Video Room is not generating local candidates

I need some guidance.

Using a Native Android WebRTC client, Janus 1.1.3 with libnice (tried with 0.1.17 and 0.1.21) using TURN only via Coturn with Turn API handled by my signaling server. Janus and Coturn are installed on the same ubuntu server on a local network at the moment while I finish development of features, so addresses are all in the 192.168.0.x space. Also, as such, I can share any configs as needed.

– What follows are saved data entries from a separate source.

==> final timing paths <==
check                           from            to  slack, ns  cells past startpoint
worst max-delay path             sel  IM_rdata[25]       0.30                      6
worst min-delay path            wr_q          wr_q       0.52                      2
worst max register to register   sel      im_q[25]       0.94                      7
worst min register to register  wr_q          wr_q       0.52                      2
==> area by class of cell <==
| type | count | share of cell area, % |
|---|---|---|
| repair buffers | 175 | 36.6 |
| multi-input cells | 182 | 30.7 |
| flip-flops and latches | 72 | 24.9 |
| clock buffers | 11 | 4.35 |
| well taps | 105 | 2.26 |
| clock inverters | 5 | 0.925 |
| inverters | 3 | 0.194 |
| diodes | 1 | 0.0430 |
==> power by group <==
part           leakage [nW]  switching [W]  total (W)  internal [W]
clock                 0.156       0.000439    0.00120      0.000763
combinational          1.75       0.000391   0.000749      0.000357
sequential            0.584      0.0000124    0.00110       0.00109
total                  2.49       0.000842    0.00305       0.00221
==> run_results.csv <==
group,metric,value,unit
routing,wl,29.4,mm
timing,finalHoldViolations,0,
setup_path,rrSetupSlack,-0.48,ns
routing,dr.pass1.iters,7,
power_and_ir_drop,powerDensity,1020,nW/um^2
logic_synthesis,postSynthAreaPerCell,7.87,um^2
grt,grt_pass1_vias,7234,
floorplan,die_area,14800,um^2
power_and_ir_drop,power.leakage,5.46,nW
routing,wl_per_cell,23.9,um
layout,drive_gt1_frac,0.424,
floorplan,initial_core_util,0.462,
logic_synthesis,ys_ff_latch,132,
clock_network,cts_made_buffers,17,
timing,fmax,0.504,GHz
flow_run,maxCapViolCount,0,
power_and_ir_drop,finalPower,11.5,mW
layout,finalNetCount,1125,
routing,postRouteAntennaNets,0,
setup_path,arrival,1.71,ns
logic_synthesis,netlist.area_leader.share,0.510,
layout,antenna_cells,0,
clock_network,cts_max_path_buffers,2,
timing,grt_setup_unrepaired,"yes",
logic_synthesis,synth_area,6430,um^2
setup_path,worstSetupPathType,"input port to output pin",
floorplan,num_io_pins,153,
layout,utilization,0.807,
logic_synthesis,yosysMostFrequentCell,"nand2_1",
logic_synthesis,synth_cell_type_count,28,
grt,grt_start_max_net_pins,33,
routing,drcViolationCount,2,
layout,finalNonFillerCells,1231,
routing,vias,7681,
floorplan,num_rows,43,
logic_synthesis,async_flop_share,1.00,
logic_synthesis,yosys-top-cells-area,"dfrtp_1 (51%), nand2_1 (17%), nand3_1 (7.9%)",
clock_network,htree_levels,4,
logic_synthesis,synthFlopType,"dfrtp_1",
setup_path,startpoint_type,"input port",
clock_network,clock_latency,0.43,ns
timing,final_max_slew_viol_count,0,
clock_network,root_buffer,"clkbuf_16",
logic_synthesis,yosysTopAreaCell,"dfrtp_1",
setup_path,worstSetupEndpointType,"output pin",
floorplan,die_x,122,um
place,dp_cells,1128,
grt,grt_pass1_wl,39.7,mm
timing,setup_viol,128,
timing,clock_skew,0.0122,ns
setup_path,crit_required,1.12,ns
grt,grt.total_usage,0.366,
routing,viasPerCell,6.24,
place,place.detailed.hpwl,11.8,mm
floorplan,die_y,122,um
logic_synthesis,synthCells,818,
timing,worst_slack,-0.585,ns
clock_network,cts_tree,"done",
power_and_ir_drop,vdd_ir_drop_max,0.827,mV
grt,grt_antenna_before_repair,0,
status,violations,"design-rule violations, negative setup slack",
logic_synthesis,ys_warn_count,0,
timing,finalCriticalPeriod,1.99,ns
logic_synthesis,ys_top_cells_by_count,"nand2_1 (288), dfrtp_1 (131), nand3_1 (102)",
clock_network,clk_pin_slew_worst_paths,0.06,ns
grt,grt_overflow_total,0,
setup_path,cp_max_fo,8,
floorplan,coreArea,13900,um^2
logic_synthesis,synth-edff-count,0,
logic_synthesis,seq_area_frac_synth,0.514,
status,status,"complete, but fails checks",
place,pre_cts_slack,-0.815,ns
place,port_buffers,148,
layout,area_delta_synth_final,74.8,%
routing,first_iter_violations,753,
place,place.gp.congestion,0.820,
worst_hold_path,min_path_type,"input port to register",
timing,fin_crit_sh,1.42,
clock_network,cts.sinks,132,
--- src/rtl/rv32_branch_predictor.sv ---
// -----------------------------------------------------------------------------
// rv32_branch_predictor
//   Fetch-side direction predictor (2-bit saturating counters) with a
//   direct-mapped branch target buffer. Lookup is combinational from
//   registered state; training comes from the exec stage's resolved outcome.
//
// Ports
//   clk              core clock, rising edge
//   rst              asynchronous active-high reset
//   fetch_pc         PC being fetched this cycle
//   pred_taken       predicted taken for fetch_pc
//   pred_target      predicted next PC (BTB target or fetch_pc+4)
//   upd_valid        exec resolved a branch/jump this cycle
//   upd_pc           PC of the resolved instruction
//   upd_taken        resolved direction (do_branch)
//   upd_target       resolved taken target
//   upd_is_jump      resolved instruction is an unconditional jump
//   upd_mispredict   fetch prediction for this instruction was wrong
//   perf_branches    saturating count of resolved branches/jumps
//   perf_mispredicts saturating count of mispredictions
// -----------------------------------------------------------------------------
module rv32_branch_predictor #(
    parameter int ENTRIES  = 64,
    parameter int TAG_BITS = 8
) (
    input  logic        clk,
    input  logic        rst,
    input  logic [31:0] fetch_pc,
    output logic        pred_taken,
    output logic [31:0] pred_target,
    input  logic        upd_valid,
    input  logic [31:0] upd_pc,
    input  logic        upd_taken,
    input  logic [31:0] upd_target,
    input  logic        upd_is_jump,
    input  logic        upd_mispredict,
    output logic [31:0] perf_branches,
    output logic [31:0] perf_mispredicts
);

    localparam int IDX_BITS = $clog2(ENTRIES);

    typedef enum logic [1:0] {
        CTR_STRONG_NT = 2'b00,
        CTR_WEAK_NT   = 2'b01,
        CTR_WEAK_T    = 2'b10,
        CTR_STRONG_T  = 2'b11
    } ctr_e;

    // Per-entry state
    logic                valid_q  [ENTRIES];
    ctr_e                ctr_q    [ENTRIES];
    logic [TAG_BITS-1:0] tag_mem  [ENTRIES];
    logic [31:0]         tgt_mem  [ENTRIES];

    // Index / tag extraction; pc[1:0] and bits above the tag are ignored
    logic [IDX_BITS-1:0] f_idx, u_idx;
    logic [TAG_BITS-1:0] f_tag, u_tag;

    assign f_idx = fetch_pc[IDX_BITS+1:2];
    assign f_tag = fetch_pc[IDX_BITS+2 +: TAG_BITS];
    assign u_idx = upd_pc[IDX_BITS+1:2];
    assign u_tag = upd_pc[IDX_BITS+2 +: TAG_BITS];

    logic unused_pc_bits;
    assign unused_pc_bits = ^{fetch_pc, upd_pc};

    // -------------------------------------------------------------------------
    // Lookup: reads pre-update state, so a same-cycle update to the same entry
    // becomes visible only on the following cycle.
    // -------------------------------------------------------------------------
    logic f_hit;

    always_comb begin
        // NOTE: every always_comb output gets a default first so no path can
        // leave it unassigned and infer a latch.
        f_hit       = 1'b0;
        pred_taken  = 1'b0;
        pred_target = fetch_pc + 32'd4;
        f_hit       = valid_q[f_idx] && (tag_mem[f_idx] == f_tag);
        pred_taken  = f_hit && ctr_q[f_idx][1];
        if (pred_taken) begin
            pred_target = tgt_mem[f_idx];
        end
    end

    // -------------------------------------------------------------------------
    // Update: valid bits, counters and perf counters carry reset
    // -------------------------------------------------------------------------
    logic u_hit;
    assign u_hit = valid_q[u_idx] && (tag_mem[u_idx] == u_tag);

    always_ff @(posedge clk or posedge rst) begin
        // NOTE: sequential state is assigned with non-blocking (<=) so every
        // register samples pre-edge values regardless of statement order.
        if (rst) begin
            for (int i = 0; i < ENTRIES; i++) begin
                valid_q[i] <= 1'b0;
                ctr_q[i]   <= CTR_WEAK_NT;
            end
            perf_branches    <= '0;
            perf_mispredicts <= '0;
        end else if (upd_valid) begin
            if (u_hit) begin
                if (upd_is_jump) begin
                    ctr_q[u_idx] <= CTR_STRONG_T;
                end else if (upd_taken) begin
                    if (ctr_q[u_idx] != CTR_STRONG_T)
                        ctr_q[u_idx] <= ctr_e'(ctr_q[u_idx] + 2'd1);
                end else begin
                    if (ctr_q[u_idx] != CTR_STRONG_NT)
                        ctr_q[u_idx] <= ctr_e'(ctr_q[u_idx] - 2'd1);
                end
            end else if (upd_taken) begin
                // Allocate by overwriting whatever occupied the slot
                valid_q[u_idx] <= 1'b1;
                ctr_q[u_idx]   <= upd_is_jump ? CTR_STRONG_T : CTR_WEAK_T;
            end

            if (perf_branches != 32'hFFFF_FFFF)
                perf_branches <= perf_branches + 32'd1;
            if (upd_mispredict && (perf_mispredicts != 32'hFFFF_FFFF))
                perf_mispredicts <= perf_mispredicts + 32'd1;
        end
    end

    // -------------------------------------------------------------------------
    // Tag/target arrays: a taken outcome always writes both, which covers the
    // hit case (tag unchanged, target refreshed) and the allocate case.
    // -------------------------------------------------------------------------
    always_ff @(posedge clk) begin
        // NOTE: tag/target storage has no reset; its contents are meaningless
        // until the entry's valid bit is set, so it can map to plain RAM.
        if (!rst && upd_valid && upd_taken) begin
            tag_mem[u_idx] <= u_tag;
            tgt_mem[u_idx] <= upd_target;
        end
    end

endmodule
--- config.mk ---
export PLATFORM = sky130hd
export DESIGN_NAME = rv32_branch_predictor
export DESIGN_NICKNAME = d
export VERILOG_FILES = /design/src/rtl/rv32_branch_predictor.sv
export SDC_FILE = /design/constraint.sdc
export NUM_CORES = 2
export LEC_CHECK = 0
export CAP_MARGIN = 40
export CORE_AREA = 2 2 325 648
export DETAILED_ROUTE_END_ITERATION = 8
export DIE_AREA = 0 0 327 650
export PLACE_DENSITY = 0.75
export RECOVER_POWER = 25
export SYNTH_ARGS = -nofsm -noshare
export SYNTH_HDL_FRONTEND = slang
export SYNTH_SLANG_ARGS = --single-unit
--- constraint.sdc ---
create_clock -name clk -period 8.8 [get_ports clk]
set_clock_uncertainty 0.05 [all_clocks]
set_input_delay 1.32 -clock clk [delete_from_list [all_inputs] [get_ports clk]]
set_output_delay 1.32 -clock clk [all_outputs]
set_load 0.005 [all_outputs]
==> results.yml <==
synthesis:
  syn_area_mm2: 0.116
  syn-num-nets: 5776
  synthFlopType: "edfxtp_1"
  synth-edff-count: 2560
  synth_cells: 5669
  syn_avg_cell_area_um2: 20.4
  ys_warn_count: 0
  synth_cell_types: 74
  synth-seq-cells: 2816
  ys_seq_area_share_pct: 72.1
  async_reset_ff_share_pct: 9.09
power_and_ir_drop:
  finalPower_w: 0.0271
  power.density_mw_per_mm2: 208
  ir_worst_vdd_uv: 205
  p_leak_nw: 42.0
clock_network:
  insertion_delay_ns: 0.92
  cts_buffers: 227
  cts_root_buf: "clkbuf_16"
  clkSinkCount: 2816
  cts_tree: "built"
  ctsLongestPathBuffers: 4
  ctsHoldBuffers: 0
  cts_max_level: 4
  clk_pin_slew_ns: 0.07
  post-cts-setup-buffers: 0
  post_cts.resized_instances: 0
floorplanning:
  fp.dieW_um: 327
  io_pins: 199
  core_mm2: 0.208
  die-area_mm2: 0.213
  start_util_pct: 55.6
  core.rowCount: 237
  die_h_um: 650
sta:
  rsz0062_at_grt: "no"
  min_period_ns: 8.03
  drv_slew: 1480
  tightest_slew_ns: 2.66
  setup_viol: 0
  slew_headroom_pct: -77.2
  fmax_mhz: 125
  setup_tns_ns: 0
  hold_viol: 0
  fin_crit_sh_pct: 91.3
place:
  place_congestion: 0.987
  io_buffers: 180
  dp_hpwl_um: 211000
  dpl_cell_area_mm2: 0.123
drt:
  first_iter_violations: 10999
  ant_nets: 0
  drc: 0
  vias: 64933
  wire_per_inst_um: 40.9
  vias_per_cell: 7.25
  wirelength_um: 366000
  first_pass_iters: 9
global_routing:
  grt_pass1_vias: 65007
  grt_max_degree: 131
  grt_pass1_wl_um: 506000
  grt_overflow: 0
  track_usage_pct: 34.6
  antenna_found_initial: 22
layout:
  layout_commonest_cell: "edfxtp_1"
  final_cell_mix: "edfxtp_1, mux4_2, nand2_1"
  nets: 6122
  final_design_area_no_fill_mm2: 0.130
  final_util_pct: 62.8
  fillers: 13503
  area_growth_pct: 12.8
  drive_gt1_share_pct: 29.8
setup_path:
  required_ns: 7.43
  worstSetupPathType: "primary input to output port"
  end_kind: "output port"
  cp-start-kind: "primary input"
  worstPathArrival_ns: 6.66
  r2r-start: "tag_mem[15][0]"
  crit_path_start: "fetch_pc[2]"
  cp_max_fo: 58
run_status:
  violations: "max-capacitance violations, max-slew violations"
  status: "finished, violations left"
job:
  drv_cap: 23
worst_hold_path:
  hold_class: "flip-flop to flip-flop"
  min-delay-start: "valid_q[14]"
File: config.mk
export PLATFORM = sky130hd
export DESIGN_NAME = fetch_unit
export DESIGN_NICKNAME = d
export VERILOG_FILES = /design/src/rtl/fetch_unit_pkg.sv /design/src/rtl/fetch_unit.sv
export SDC_FILE = /design/constraint.sdc
export NUM_CORES = 1
export LEC_CHECK = 0
export BUFFER_PORTS_ARGS = -buffer_cell sky130_fd_sc_hd__buf_2
export CAP_MARGIN = 20
export CORE_MARGIN = 8
export CORE_UTILIZATION = 35
export DETAILED_ROUTE_END_ITERATION = 12
export GPL_TIMING_DRIVEN = 0
export PLACE_DENSITY_LB_ADDON = 0.2
export SETUP_SLACK_MARGIN = 0.2
export SKIP_CTS_REPAIR_TIMING = 1
export SYNTH_ARGS = -nofsm -noshare
export SYNTH_HDL_FRONTEND = slang
export SYNTH_SLANG_ARGS = --single-unit
export TNS_END_PERCENT = 30
File: constraint.sdc
create_clock -name clk -period 2.35 [get_ports clk]
set_input_delay 0.235 -clock clk [delete_from_list [all_inputs] [get_ports clk]]
set_output_delay 0.235 -clock clk [all_outputs]
set_load 0.005 [all_outputs]
--- config.mk ---
export PLATFORM = sky130hd
export DESIGN_NAME = cpu_step_controller_flat
export DESIGN_NICKNAME = d
export VERILOG_FILES = /design/src/rtl/cpu_step_controller_pkg.sv /design/src/rtl/cpu_step_controller_if.sv /design/src/rtl/cpu_step_controller_debouncer.sv /design/src/rtl/cpu_step_controller.sv /design/src/flat_wrapper.sv
export SDC_FILE = /design/constraint.sdc
export NUM_CORES = 1
export LEC_CHECK = 0
export BUFFER_PORTS_ARGS = -buffer_cell sky130_fd_sc_hd__buf_2
export CAP_MARGIN = 20
export CORE_MARGIN = 2
export CORE_UTILIZATION = 54
export DETAILED_ROUTE_END_ITERATION = 8
export GPL_ROUTABILITY_DRIVEN = 0
export PLACE_DENSITY = 0.77
export SLEW_MARGIN = 15
export SYNTH_ARGS = -nofsm -noshare
export SYNTH_HDL_FRONTEND = slang
export SYNTH_HIERARCHICAL = 1
export SYNTH_SLANG_ARGS = --single-unit
--- constraint.sdc ---
create_clock -name clk -period 2.7 [get_ports clk]
set_clock_uncertainty 0.2 [all_clocks]
set_input_delay 0.54 -clock clk [delete_from_list [all_inputs] [get_ports clk]]
set_output_delay 0.54 -clock clk [all_outputs]
set_load 0.02 [all_outputs]
File: config.mk
export PLATFORM = sky130hd
export DESIGN_NAME = gan_layer_mac
export DESIGN_NICKNAME = d
export VERILOG_FILES = /design/src/rtl/gan_layer_mac.sv
export SDC_FILE = /design/constraint.sdc
export NUM_CORES = 2
export LEC_CHECK = 0
export BUFFER_PORTS_ARGS = -buffer_cell sky130_fd_sc_hd__clkbuf_2
export CELL_PAD_IN_SITES_DETAIL_PLACEMENT = 0
export CELL_PAD_IN_SITES_GLOBAL_PLACEMENT = 1
export CORE_UTILIZATION = 40
export CTS_CLUSTER_SIZE = 16
export DETAILED_ROUTE_END_ITERATION = 8
export GPL_TIMING_DRIVEN = 1
export HOLD_SLACK_MARGIN = 0.1
export PLACE_DENSITY_LB_ADDON = 0.25
export SLEW_MARGIN = 0
export SYNTH_ARGS = -nofsm -noshare
export SYNTH_HDL_FRONTEND = slang
export SYNTH_SLANG_ARGS = --single-unit
File: constraint.sdc
create_clock -name clk -period 15.94 [get_ports clk]
set_clock_uncertainty 0.15 [all_clocks]
set_input_delay 2.391 -clock clk [delete_from_list [all_inputs] [get_ports clk]]
set_output_delay 2.391 -clock clk [all_outputs]
set_load 0.05 [all_outputs]
File: src/rtl/gan_layer_mac.sv
// Sequential fixed-point dense layer: one time-shared signed multiplier walks all
// neuron/input pairs of a latched input vector and weight matrix, optional ReLU.
module gan_layer_mac #(
  parameter int WIDTH = 32,
  parameter int FRAC  = 24,
  parameter int N_IN  = 2,
  parameter int N_OUT = 3,
  parameter int ACT   = 0
) (
  input  logic                          clk,
  input  logic                          rst_n,
  input  logic                          start,
  input  logic [N_IN*WIDTH-1:0]         x_in,
  input  logic [N_OUT*N_IN*WIDTH-1:0]   w_in,
  output logic [N_OUT*WIDTH-1:0]        y_out,
  output logic                          busy,
  output logic                          done,
  output logic                          sat
);

  localparam int ACCW = 2*WIDTH + $clog2(N_IN) + 1;
  localparam int IW   = (N_IN  > 1) ? $clog2(N_IN)  : 1;
  localparam int JW   = (N_OUT > 1) ? $clog2(N_OUT) : 1;
  localparam logic signed [ACCW-1:0] MAXV = {{(ACCW-WIDTH+1){1'b0}}, {(WIDTH-1){1'b1}}};
  localparam logic signed [ACCW-1:0] MINV = ~MAXV;

  typedef enum logic [1:0] {S_IDLE, S_MAC, S_DONE} state_t;

  state_t                         state_q, state_d;
  logic [IW-1:0]                  i_q, i_d;
  logic [JW-1:0]                  j_q, j_d;
  logic signed [ACCW-1:0]         acc_q, acc_d;
  logic [N_IN*WIDTH-1:0]          x_q, x_d;
  logic [N_OUT*N_IN*WIDTH-1:0]    w_q, w_d;
  logic [N_OUT*WIDTH-1:0]         res_q, res_d;
  logic [N_OUT*WIDTH-1:0]         y_q, y_d;
  logic                           sat_q, sat_d;

  logic signed [WIDTH-1:0]        x_sel, w_sel;
  logic signed [2*WIDTH-1:0]      prod;
  logic signed [ACCW-1:0]         acc_next, shifted;
  logic [WIDTH-1:0]               r;
  logic                           clamp;
  int unsigned                    ii, jj;

  always_comb begin
    state_d = state_q;
    i_d     = i_q;
    j_d     = j_q;
    acc_d   = acc_q;
    x_d     = x_q;
    w_d     = w_q;
    res_d   = res_q;
    y_d     = y_q;
    sat_d   = sat_q;

    ii       = 32'(i_q);
    jj       = 32'(j_q);
    x_sel    = x_q[ii*WIDTH +: WIDTH];
    w_sel    = w_q[(jj*N_IN + ii)*WIDTH +: WIDTH];
    prod     = x_sel * w_sel;
    acc_next = acc_q + ACCW'(prod);
    // Floor rounding via arithmetic shift, then clamp, then ReLU.
    shifted  = acc_next >>> FRAC;
    clamp    = 1'b0;
    if (shifted > MAXV) begin
      r     = MAXV[WIDTH-1:0];
      clamp = 1'b1;
    end else if (shifted < MINV) begin
      r     = MINV[WIDTH-1:0];
      clamp = 1'b1;
    end else begin
      r = shifted[WIDTH-1:0];
    end
    if (ACT == 1 && r[WIDTH-1]) r = '0;

    unique case (state_q)
      S_IDLE: begin
        if (start) begin
          x_d     = x_in;
          w_d     = w_in;
          i_d     = '0;
          j_d     = '0;
          acc_d   = '0;
          sat_d   = 1'b0;
          state_d = S_MAC;
        end
      end
      S_MAC: begin
        if (i_q != IW'(N_IN-1)) begin
          acc_d = acc_next;
          i_d   = i_q + 1'b1;
        end else begin
          res_d[jj*WIDTH +: WIDTH] = r;
          sat_d = sat_q | clamp;
          acc_d = '0;
          i_d   = '0;
          if (j_q == JW'(N_OUT-1)) begin
            y_d     = res_d;
            state_d = S_DONE;
          end else begin
            j_d = j_q + 1'b1;
          end
        end
      end
      S_DONE:  state_d = S_IDLE;
      default: state_d = S_IDLE;
    endcase
  end

  always_ff @(posedge clk or negedge rst_n) begin
    if (!rst_n) begin
      state_q <= S_IDLE;
      i_q     <= '0;
      j_q     <= '0;
      acc_q   <= '0;
      x_q     <= '0;
      w_q     <= '0;
      res_q   <= '0;
      y_q     <= '0;
      sat_q   <= 1'b0;
    end else begin
      state_q <= state_d;
      i_q     <= i_d;
      j_q     <= j_d;
      acc_q   <= acc_d;
      x_q     <= x_d;
      w_q     <= w_d;
      res_q   <= res_d;
      y_q     <= y_d;
      sat_q   <= sat_d;
    end
  end

  assign y_out = y_q;
  assign busy  = (state_q == S_MAC);
  assign done  = (state_q == S_DONE);
  assign sat   = sat_q;

endmodule

==> key figures <==
Global routing
  • Initial antenna violation count: 13
  • Vias in the first global route: 49000
  • Grt ovf: 0
  • Largest net degree at the start of global routing: 149
  • M3 GR Usage: 4.23%
  • Gr usage total: 27.7%
  • First-pass GRT wire length: 322000 µm
  • GRT met2 Usage: 45.2%
  • GR peak layer: met2
  • Grt met1 use: 37.8%

Placed design
  • Final GP Congestion: 0.946
  • HPWL after DPL: 162000 µm
  • Port Buffers: 357

Synth
  • Most numerous cell in the Yosys netlist: inv_1
  • Library cells used by synthesis: 66
  • Synth Warn #: 0
  • Commonest cells in the synthesized netlist: inv_1, fa_1, nand2_1
  • Synth top area cells: fa_1, dfrtp_1, inv_1
  • Sequential share of the synthesized area: 20.9%
  • Syn_area_per_cell: 9.97 µm²
  • Mapped Area: 0.0621 mm²
  • EDFF count, synth: 0
  • Yosys top cell by area: fa_1
  • Most frequently used flop master after synthesis: dfrtp_1
  • Mapped Cells: 6228
  • Post-synth top area share: 39.7%
  • Net count after synthesis: 7947
  • Flop and latch count out of synthesis: 520
  • Async SR Flop Fraction: 100%

Finish
  • Layout cell share with drive strength beyond 1: 15.1%
  • Area Overhead vs Synth: 10.8%
  • Fin nets: 8154

Setup path
  • Worst Path Arrival: 12850 ps
  • CP bufs+invs: 9
  • R2r setup slk: 3470 ps
  • CP Launch Type: flip-flop
  • RR Endpoint: y_out[71]$_DFFE_PN0P_
  • Setup CP Type: reg2reg
  • Most frequent CP cell: fa_1
  • CP Data Required Time: 16320 ps
  • RR Startpoint: i_q$_DFFE_PN0P_
  • Endpoint class of the critical path: flip-flop
  • Cell family with most CP delay: adder cells
  • Reg2Reg Depth: 32
  • Crit path max fanout: 89
  • Max incr delay on CP: 840 ps
  • Slowest CP cell: xnor2_1

Clocking
  • Post-cts repair resize count: 0
  • Hold_buf cts: 0
  • Post-CTS Setup Inserts: 0
  • CTS sink count: 520
  • Worst-skew pair later-pin latency: 680 ps
  • Root Buffer: clkbuf_16
  • Num CTS Buffers: 67
  • Clock-pin slew on the worst setup and hold paths: 60 ps
  • Clock H-tree levels: 3
  • Clock buffer depth: 3
  • CTS tree: done

Floorplanning
  • Initial Util: 40.3%
  • Row cnt: 144
  • I/O pin total: 358
  • Core Footprint: 0.154 mm²
  • DIE AREA: 0.157 mm²
  • Die span in y: 396 µm
  • Die width: 396 µm

Timing
  • Final period util: 78.2%
  • Relative slew slack: 12.1%
  • Min Tclk post-route: 12470 ps
  • Max Freq: 80.2 MHz
  • RSZ-0062 raised after global routing: false
  • Pins Over Slew Limit: 0
  • Slew @ Worst Pin: 1320 ps
  • Setup TNS: 0 ps
  • Final setup fails: 0
  • Final Hold Viols: 0

Drt
  • Vias per cell: 5.27
  • Post-route DRC: 0
  • Wirelength per Cell: 24.6 µm
  • Post-DRT Antenna Nets: 0
  • DRT Wirelength: 210000 µm
  • Routed vias: 45000
  • Iteration-0 DRC Markers: 3105
  • Drt first pass iters: 6

Worst hold path
  • Hold Crit Class: reg2reg
  • WHS Endpoint: res_q[11]$_DFFE_PN0P_
  • Hold path depth: 2
  • Worst Hold Launch: res_q[11]$_DFFE_PN0P_

Status
  • Status: completed

Job
  • MaxCap Viol Count: 0
[stage by stage]
step | util, % | instance area [µm²] | worst slack, ps | std cells | hold WS, ps
CTS | 44.7 | 68800 | 3510 | 8532 | 330
detailed placement | 43.1 | 66400 | 3530 | 8410 | 317
floorplan | - | 62100 | 4460 | 6228 | 292
global placement | 43.1 | 66400 | 3690 | 8410 | 307
finish | 44.7 | 68800 | 3470 | 8543 | 324
global route | 44.7 | 68800 | 2970 | 8542 | 350
[state kept, by name, summed over array words and instances (netlist names)]
signal	count
j_q	2
res_q	96
x_q	64
i_q	1
w_q	192
acc_q	66
state_q	2
sat	1
y_out	96
[placed cells by master, fill, tap and decap left out, drive strengths merged, types with 16 or more instances in the layout]
cell type,netlist,final
mux2,289,289
fa,1233,1233
mux4,32,32
dfrtp,520,520
clkbuf,289,451
nor3b,65,65
nand4,19,19
o21ai,250,250
a21oi,229,229
ha,227,227
mux2i,66,66
a22o,39,39
and2,41,41
xor2,27,27
nor2,558,558
inv,1283,1288
nand2b,28,28
a21o,30,30
nor3,16,16
o22ai,31,31
buf,34,105
xnor2,47,47
nand2,729,729
[final cells by class]
type,count,area (µm²)
diodes,11,27.5
clock buffers,95,1930
clock inverters,27,487
fillers,14900,85200
inverters,1284,4820
multi-input cells,4101,43400
flip-flops and latches,520,13000
well taps,2044,2560
repair buffers,461,2600
[worst reg2reg max path: cells and delay by family, from the launching register on]
kind | cells | cell delay (ps)
buffers and inverters | 9 | 1740
AO/OA/AOI/OAI | 9 | 2770
multiplexers | 1 | 780
AND/OR/NAND/NOR | 3 | 840
flip-flops | 1 | 780
XOR/XNOR | 1 | 840
adder cells (fa/ha/maj) | 9 | 4450
[routing by layer]
layer	up-vias	share of wire, %
li1	19400	-
met1	23900	42
met2	1424	48
met3	292	6.0
met4	2	3.6
met5	-	0.055
[worst max path at each step]
stage,from,endpoint,slack [ps],cells past startpoint
floorplan,i_q$_DFFE_PN0P_,sat$_DFFE_PN0P_,4460,34
global placement,i_q$_DFFE_PN0P_,y_out[73]$_DFFE_PN0P_,3690,29
detailed placement,i_q$_DFFE_PN0P_,y_out[72]$_DFFE_PN0P_,3530,32
CTS,i_q$_DFFE_PN0P_,y_out[70]$_DFFE_PN0P_,3510,32
global route,i_q$_DFFE_PN0P_,res_q[0]$_DFFE_PN0P_,2970,31
finish,i_q$_DFFE_PN0P_,y_out[71]$_DFFE_PN0P_,3470,32
[logic make-up after synthesis]
| group | after synthesis | synth area share [%] |
|---|---|---|
| buf+inv | 1607 | 9.74 |
| simple gates | 1518 | 10.2 |
| fa+ha+maj | 1460 | 44.3 |
| compound gates | 662 | 6.28 |
| flops | 520 | 20.9 |
| mux | 387 | 7.46 |
| xor+xnor | 74 | 1.04 |
Power is left out: the tool's default activity adds up to more than one toggle a clock period on the data nets, which glitch-free logic cannot reach.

I cannot get janus to produce local candidates for a video room publisher. I cannot find any errors, it just does not progress past the gathering stage.

Video Room created
Join as publisher
Start publishing, send offer SDP.
Janus responds with Answer SDP.
client sends local relay ICE candidates with the trickle request to Janus followed by completed: true. Janus acks each of these messages.
I can see in the janus server log that it is calling the Turn API to get URL and credentials.
I can see in the Coturn logs the turn allocation that Janus is given
I receive a WebRTC event for remote candidate with a candidate description, but I do not receive a trickle event from Janus.
Janus admin for the session and handle show both offer and answer, shows the remote candidates, but no local candidates, and the handle shows “state”: “gathering” and “ready”: -1.

I feel like I am missing something obvious but I have been working at this non-stop for 5 days without any progress. What am I overlooking? I tried setting the remote candidate from the remote-candidate message but that didn’t work (and I didn’t think it would).

Why are you configuring TURN for Janus? As clearly explained in the configuration documentation, in 99% of the cases TURN is only needed by users, not Janus.

Thank you for the quick reply.

I read all the warnings about that in the docs, but the likely deployment scenario will have Janus internal to a network with Coturn being the only edge of the network.

But let’s take that scenario:
Coturn is at the edge of the network (exposed to the Internet) along with the signaling server
Janus is on a private cloud
Janus can reach Coturn. Janus might have egress to the Internet through a corporate firewall, but there will not be ingress to Janus from the Internet.

If a client must use Turn and presents a relay candidate, what does Janus have as a local candidate option? This is unclear to me. And I may be overthinking this. If the client must use TURN, does Janus also need to use it to be able to confirm connectivity to that peer? Doesn’t that require providing Janus with Turn settings as well?

If I do not force TURN I get a stable host connection from both sides on my local network but that will not reflect the reality of the production environment where I know 100% of the calls will involve as least one party using TURN.

Again, I may be overthinking it.

I’d argue that keeping Janus in a private network is going to severely affect performance. Even so, though, you’d use STUN and not TURN, unless there’s also firewalls in place.

If the client must use TURN, does Janus also need to use it to be able to confirm connectivity to that peer? Doesn’t that require providing Janus with Turn settings as well?

No. When the client uses TURN, the TURN server provides relay candidates that the peer (Janus in this case) can talk to directly.

Again, thank you for the quick reply!

I know you don’t normally work on the deployment side (I’ve seen that in some of your replies to others), but I come from a background of financial software services where you expose absolutely nothing unless you have no other options. WebRTC requires a shift in thinking and I am still trying to find my comfort level with what is exposed and what is not.

Are there any white papers on securely deploying, optimal firewall configurations, etc, that anyone has encountered?